= Material shown =

* * * * *

`src/hw/period_timer_pkg.sv`:
```
// Functional notes
// [RQ1] Eight-bit up-counting timer count register.
// [RQ2] Eight-bit limit register compared on increment.
// [RQ3] Count and limit are software read/write.
// [RQ4] Prescale select: 00 is 1, 01 is 4, 1x is 16.
// [RQ5] Postscale ratio equals field value plus one.
// [RQ6] Count equal to limit raises match condition.
// [RQ7] Run bit gates counting; stopped holds count.
// [RQ8] Unimplemented bits read zero; reset all zero.
// [RQ9] Flags set regardless of any enable bit.
// [RQ10] Software clears flag before enabling interrupt.
// [RQ11] Match flag bit 1 sticky until cleared.
// [RQ12] Conversion done flag bit 6 sticky.
// [RQ13] Capture/compare flag bit 2, unused in PWM.
// [RQ14] Wide timer overflow flag bit 0 sticky.
// [RQ15] Flag bits 7 and 5-3 read zero.
// [RQ16] Timer input is instruction clock, four periods.
// [RQ17] Count increments per tick, wraps after match.
// [RQ18] Flag set only on every Nth match.
// [RQ19] Count or control write clears scaler counts.
package period_timer_pkg;

	// ****************************************************************
	// Register map.
	// ****************************************************************
	// Two printed offsets are register indices, not byte addresses.
	// The bus sees each register at four times its index.
	localparam logic [7:0] FLAGS_INDEX   = 8'h0C;
	localparam logic [7:0] CONTROL_INDEX = 8'h12;
	localparam logic [7:0] FLAGS_ADDR   = {FLAGS_INDEX[5:0], 2'h0};
	localparam logic [7:0] CONTROL_ADDR = {CONTROL_INDEX[5:0], 2'h0};
	localparam logic [7:0] COUNT_ADDR   = 8'h20;
	localparam logic [7:0] LIMIT_ADDR   = 8'h24;
	localparam logic [7:0] ENABLE_ADDR  = 8'h28;
	localparam logic [7:0] CLEAR_ADDR   = 8'h2C;

	// ****************************************************************
	// Field positions and masks.
	// ****************************************************************
	localparam int WIDE_OVF_BIT  = 0;
	localparam int MATCH_BIT     = 1;
	localparam int CAPCMP_BIT    = 2;
	localparam int CONV_BIT      = 6;
	localparam logic [7:0] FLAGS_MASK   = 8'h47;
	localparam logic [7:0] CONTROL_MASK = 8'h7F;
	localparam logic [7:0] RESET_VALUE  = 8'h00;
	localparam int RUN_BIT       = 2;
	localparam int POST_LSB      = 3;

	// ****************************************************************
	// Timing.
	// ****************************************************************
	localparam int OSC_PER_INSN  = 4;
	localparam logic [3:0] PRE_LAST_DIV1  = 4'h0;
	localparam logic [3:0] PRE_LAST_DIV4  = 4'h3;
	localparam logic [3:0] PRE_LAST_DIV16 = 4'hF;
	localparam logic [1:0] RESP_OKAY   = 2'h0;
	localparam logic [1:0] RESP_SLVERR = 2'h2;

	// Control register layout.
	typedef struct packed {
		logic       unused;
		logic [3:0] postscale_select;
		logic       period_timer_run;
		logic [1:0] prescale_select;
	} control_t;

	// Hardware event strobes.
	typedef struct packed {
		logic conversion_done;
		logic capture_compare;
		logic wide_timer_overflow;
	} events_t;

endpackage

```
`src/hw/period_match_timer.sv`:
```
`timescale 1ns/1ps
module period_match_timer
(
	input  wire logic                     clk_i,
	input  wire logic                     rst_i,
	input  wire period_timer_pkg::events_t events_i,
	input  wire logic                     pwm_mode_i,
	input  wire logic [7:0]               s_awaddr_i,
	input  wire logic                     s_awvalid_i,
	output logic                          s_awready_o,
	input  wire logic [31:0]              s_wdata_i,
	input  wire logic [3:0]               s_wstrb_i,
	input  wire logic                     s_wvalid_i,
	output logic                          s_wready_o,
	output logic [1:0]                    s_bresp_o,
	output logic                          s_bvalid_o,
	input  wire logic                     s_bready_i,
	input  wire logic [7:0]               s_araddr_i,
	input  wire logic                     s_arvalid_i,
	output logic                          s_arready_o,
	output logic [31:0]                   s_rdata_o,
	output logic [1:0]                    s_rresp_o,
	output logic                          s_rvalid_o,
	input  wire logic                     s_rready_i,
	output logic                          irq_o
);

	// ****************************************************************
	// Registers and internal state.
	// ****************************************************************
	period_timer_pkg::control_t control;
	logic [7:0]                 count;
	logic [7:0]                 limit;
	logic [7:0]                 flags;
	logic [7:0]                 enable;
	logic [1:0]                 insn_phase;
	logic [3:0]                 pre_count;
	logic [3:0]                 post_count;
	logic                       aw_held;
	logic                       w_held;
	logic [7:0]                 aw_addr;
	logic [31:0]                w_data;
	logic [3:0]                 w_strb;
	logic                       wr_go;
	logic                       wr_count;
	logic                       wr_control;
	logic                       wr_lane0;
	logic                       tick;
	logic                       incr;
	logic                       match;
	logic                       post_hit;
	logic [3:0]                 pre_last;
	logic [2:0]                 ev_q1;
	logic [2:0]                 ev_q2;
	logic [2:0]                 ev_q3;
	logic [2:0]                 ev_rise;
	logic [1:0]                 pwm_q;
	logic [7:0]                 set_bits;
	logic [7:0]                 clr_bits;
	logic [7:0]                 rd_value;
	logic                       rd_known;

	// ****************************************************************
	// Write channel: address and data taken in either order.
	// ****************************************************************
	assign wr_go    = aw_held && w_held && !s_bvalid_o;
	assign wr_lane0 = wr_go && w_strb[0];
	assign wr_count   = wr_lane0 && aw_addr == period_timer_pkg::COUNT_ADDR;
	assign wr_control = wr_lane0
		&& aw_addr == period_timer_pkg::CONTROL_ADDR;

	// Captures address and data and raises the response after both.
	always_ff @(posedge clk_i or posedge rst_i)
	begin
		if (rst_i)
		begin
			aw_held     <= 1'b0;
			w_held      <= 1'b0;
			aw_addr     <= 8'h00;
			w_data      <= 32'h0000_0000;
			w_strb      <= 4'h0;
			s_awready_o <= 1'b0;
			s_wready_o  <= 1'b0;
			s_bvalid_o  <= 1'b0;
			s_bresp_o   <= 2'h0;
		end
		else
		begin
			s_awready_o <= !aw_held && !s_awready_o;
			s_wready_o  <= !w_held && !s_wready_o;
			if (s_awvalid_i && s_awready_o)
			begin
				aw_held     <= 1'b1;
				aw_addr     <= s_awaddr_i;
				s_awready_o <= 1'b0;
			end
			if (s_wvalid_i && s_wready_o)
			begin
				w_held     <= 1'b1;
				w_data     <= s_wdata_i;
				w_strb     <= s_wstrb_i;
				s_wready_o <= 1'b0;
			end
			if (wr_go)
			begin
				s_bvalid_o <= 1'b1;
				case (aw_addr)
					period_timer_pkg::FLAGS_ADDR,
					period_timer_pkg::CONTROL_ADDR,
					period_timer_pkg::COUNT_ADDR,
					period_timer_pkg::LIMIT_ADDR,
					period_timer_pkg::ENABLE_ADDR,
					period_timer_pkg::CLEAR_ADDR:
						s_bresp_o <= period_timer_pkg::RESP_OKAY;
					default:
						s_bresp_o <= period_timer_pkg::RESP_SLVERR;
				endcase
			end
			if (s_bvalid_o && s_bready_i)
			begin
				s_bvalid_o <= 1'b0;
				aw_held    <= 1'b0;
				w_held     <= 1'b0;
			end
		end
	end

	// Software-written configuration registers.
	always_ff @(posedge clk_i or posedge rst_i)
	begin
		if (rst_i)
		begin
			control <= period_timer_pkg::RESET_VALUE; // RQ8
			limit   <= period_timer_pkg::RESET_VALUE;
			enable  <= period_timer_pkg::RESET_VALUE;
		end
		else if (wr_lane0)
		begin
			if (wr_control)
				control <= w_data[7:0] & period_timer_pkg::CONTROL_MASK; // RQ8
			if (aw_addr == period_timer_pkg::LIMIT_ADDR)
				limit <= w_data[7:0]; // RQ3
			if (aw_addr == period_timer_pkg::ENABLE_ADDR)
				enable <= w_data[7:0] & period_timer_pkg::FLAGS_MASK;
		end
	end

	// ****************************************************************
	// Prescaler and counter.
	// ****************************************************************

	// Instruction clock strobe: one tick every four input clocks.
	always_ff @(posedge clk_i or posedge rst_i)
	begin
		if (rst_i)
			insn_phase <= 2'h0;
		else
			insn_phase <= insn_phase + 2'h1; // RQ16
	end

	// Prescaler terminal count by select code.
	always_comb
	begin
		if (control.prescale_select[1])
			pre_last = period_timer_pkg::PRE_LAST_DIV16; // RQ4
		else if (control.prescale_select[0])
			pre_last = period_timer_pkg::PRE_LAST_DIV4; // RQ4
		else
			pre_last = period_timer_pkg::PRE_LAST_DIV1; // RQ4
	end

	assign tick  = control.period_timer_run
		&& insn_phase == 2'(period_timer_pkg::OSC_PER_INSN - 1); // RQ7
	assign incr  = tick && pre_count == pre_last;
	assign match = incr && count == limit; // RQ2 RQ6
	assign post_hit = match && post_count == control.postscale_select;

	// Prescale divider; cleared by a count or control write.
	always_ff @(posedge clk_i or posedge rst_i)
	begin
		if (rst_i)
			pre_count <= 4'h0;
		else if (wr_count || wr_control)
			pre_count <= 4'h0; // RQ19
		else if (incr)
			pre_count <= 4'h0;
		else if (tick)
			pre_count <= pre_count + 4'h1;
	end

	// The count: software write wins, else increment or wrap.
	always_ff @(posedge clk_i or posedge rst_i)
	begin
		if (rst_i)
			count <= 8'h00;
		else if (wr_count)
			count <= w_data[7:0]; // RQ3
		else if (match)
			count <= 8'h00; // RQ17
		else if (incr)
			count <= count + 8'h01; // RQ1 RQ17
	end

	// Postscaler counts matches.
	always_ff @(posedge clk_i or posedge rst_i)
	begin
		if (rst_i)
			post_count <= 4'h0;
		else if (wr_count || wr_control)
			post_count <= 4'h0; // RQ19
		else if (post_hit)
			post_count <= 4'h0; // RQ5 RQ18
		else if (match)
			post_count <= post_count + 4'h1; // RQ18
	end

	// ****************************************************************
	// Event inputs and flags.
	// ****************************************************************

	// Two-stage synchroniser plus an edge register for each event.
	always_ff @(posedge clk_i or posedge rst_i)
	begin
		if (rst_i)
		begin
			ev_q1 <= 3'h0;
			ev_q2 <= 3'h0;
			ev_q3 <= 3'h0;
			pwm_q <= 2'h0;
		end
		else
		begin
			ev_q1 <= events_i;
			ev_q2 <= ev_q1;
			ev_q3 <= ev_q2;
			pwm_q <= {pwm_q[0], pwm_mode_i};
		end
	end

	assign ev_rise = ev_q2 & ~ev_q3;

	// Set terms beat clear terms in the same cycle.
	always_comb
	begin
		set_bits = 8'h00;
		set_bits[period_timer_pkg::MATCH_BIT]    = post_hit; // RQ11
		set_bits[period_timer_pkg::CONV_BIT]     = ev_rise[2]; // RQ12
		set_bits[period_timer_pkg::CAPCMP_BIT]   = ev_rise[1] && !pwm_q[1]; // RQ13
		set_bits[period_timer_pkg::WIDE_OVF_BIT] = ev_rise[0]; // RQ14
		clr_bits = 8'h00;
		if (wr_lane0 && aw_addr == period_timer_pkg::CLEAR_ADDR)
			clr_bits = w_data[7:0];
		else if (wr_lane0 && aw_addr == period_timer_pkg::FLAGS_ADDR)
			clr_bits = ~w_data[7:0];
	end

	// Sticky flags, set regardless of enables.
	always_ff @(posedge clk_i or posedge rst_i)
	begin
		if (rst_i)
			flags <= period_timer_pkg::RESET_VALUE;
		else
			flags <= ((flags & ~clr_bits) | set_bits)
				& period_timer_pkg::FLAGS_MASK; // RQ9 RQ15
	end

	// Level interrupt from enabled flags.
	always_ff @(posedge clk_i or posedge rst_i)
	begin
		if (rst_i)
			irq_o <= 1'b0;
		else
			irq_o <= |(flags & enable);
	end

	// ****************************************************************
	// Read channel.
	// ****************************************************************

	// Read data decode.
	always_comb
	begin
		rd_known = 1'b1;
		case (s_araddr_i)
			period_timer_pkg::FLAGS_ADDR:   rd_value = flags; // RQ15
			period_timer_pkg::CONTROL_ADDR: rd_value = control; // RQ8
			period_timer_pkg::COUNT_ADDR:   rd_value = count; // RQ3
			period_timer_pkg::LIMIT_ADDR:   rd_value = limit; // RQ3
			period_timer_pkg::ENABLE_ADDR:  rd_value = enable;
			period_timer_pkg::CLEAR_ADDR:   rd_value = 8'h00;
			default:
			begin
				rd_value = 8'h00;
				rd_known = 1'b0;
			end
		endcase
	end

	// Takes one read and answers it on the next cycle.
	always_ff @(posedge clk_i or posedge rst_i)
	begin
		if (rst_i)
		begin
			s_arready_o <= 1'b0;
			s_rvalid_o  <= 1'b0;
			s_rdata_o   <= 32'h0000_0000;
			s_rresp_o   <= 2'h0;
		end
		else
		begin
			s_arready_o <= !s_rvalid_o && !s_arready_o;
			if (s_arvalid_i && s_arready_o)
			begin
				s_arready_o <= 1'b0;
				s_rvalid_o  <= 1'b1;
				s_rdata_o   <= {24'h000000, rd_value};
				s_rresp_o   <= rd_known ? period_timer_pkg::RESP_OKAY
					: period_timer_pkg::RESP_SLVERR;
			end
			else if (s_rvalid_o && s_rready_i)
				s_rvalid_o <= 1'b0;
		end
	end

	// ****************************************************************
	// Checks.
	// ****************************************************************
	period_wrap_a: assert property ( // RQ17
		@(posedge clk_i) disable iff (rst_i)
		match && !wr_count |=> count == 8'h00)
		else $error("count did not wrap after match");
	stop_holds_a: assert property ( // RQ7
		@(posedge clk_i) disable iff (rst_i)
		!control.period_timer_run && !wr_count |=> $stable(count))
		else $error("count moved while stopped");
	match_sticky_a: assert property ( // RQ11
		@(posedge clk_i) disable iff (rst_i)
		flags[1] && clr_bits[1] == 1'b0 |=> flags[1])
		else $error("match flag dropped without clear");
	flag_set_a: assert property ( // RQ9
		@(posedge clk_i) disable iff (rst_i)
		post_hit |=> flags[1])
		else $error("match flag not set");
	unused_zero_a: assert property ( // RQ15
		@(posedge clk_i) disable iff (rst_i)
		flags[7] == 1'b0 && flags[5:3] == 3'h0)
		else $error("unimplemented flag bit set");
	ctrl_top_a: assert property ( // RQ8
		@(posedge clk_i) disable iff (rst_i)
		control[7] == 1'b0)
		else $error("control bit 7 set");
	pre_one_a: assert property ( // RQ4
		@(posedge clk_i) disable iff (rst_i)
		tick && control.prescale_select == 2'h0 |-> incr)
		else $error("divide by one missed tick");
	scaler_clear_a: assert property ( // RQ19
		@(posedge clk_i) disable iff (rst_i)
		wr_control |=> pre_count == 4'h0 && post_count == 4'h0)
		else $error("scaler not cleared");
	insn_rate_a: assert property ( // RQ16
		@(posedge clk_i) disable iff (rst_i)
		tick |=> !tick [*3])
		else $error("tick faster than instruction clock");
	post_bound_a: assert property ( // RQ5 RQ18
		@(posedge clk_i) disable iff (rst_i)
		match && !wr_count && !wr_control
		&& post_count != control.postscale_select
		|=> post_count == $past(post_count) + 4'h1)
		else $error("postscaler did not advance");
	conv_flag_a: assert property ( // RQ12
		@(posedge clk_i) disable iff (rst_i)
		ev_rise[2] |=> flags[6])
		else $error("conversion flag not set");
	ovf_flag_a: assert property ( // RQ14
		@(posedge clk_i) disable iff (rst_i)
		ev_rise[0] |=> flags[0])
		else $error("overflow flag not set");
	capcmp_flag_a: assert property ( // RQ13
		@(posedge clk_i) disable iff (rst_i)
		ev_rise[1] && !pwm_q[1] |=> flags[2])
		else $error("capture flag not set");

endmodule

```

* * * * *

= Instructions to follow =
The reply must be a number and nothing more: the count of lines above that contain the word "clears".

= Solution for this exercise =
2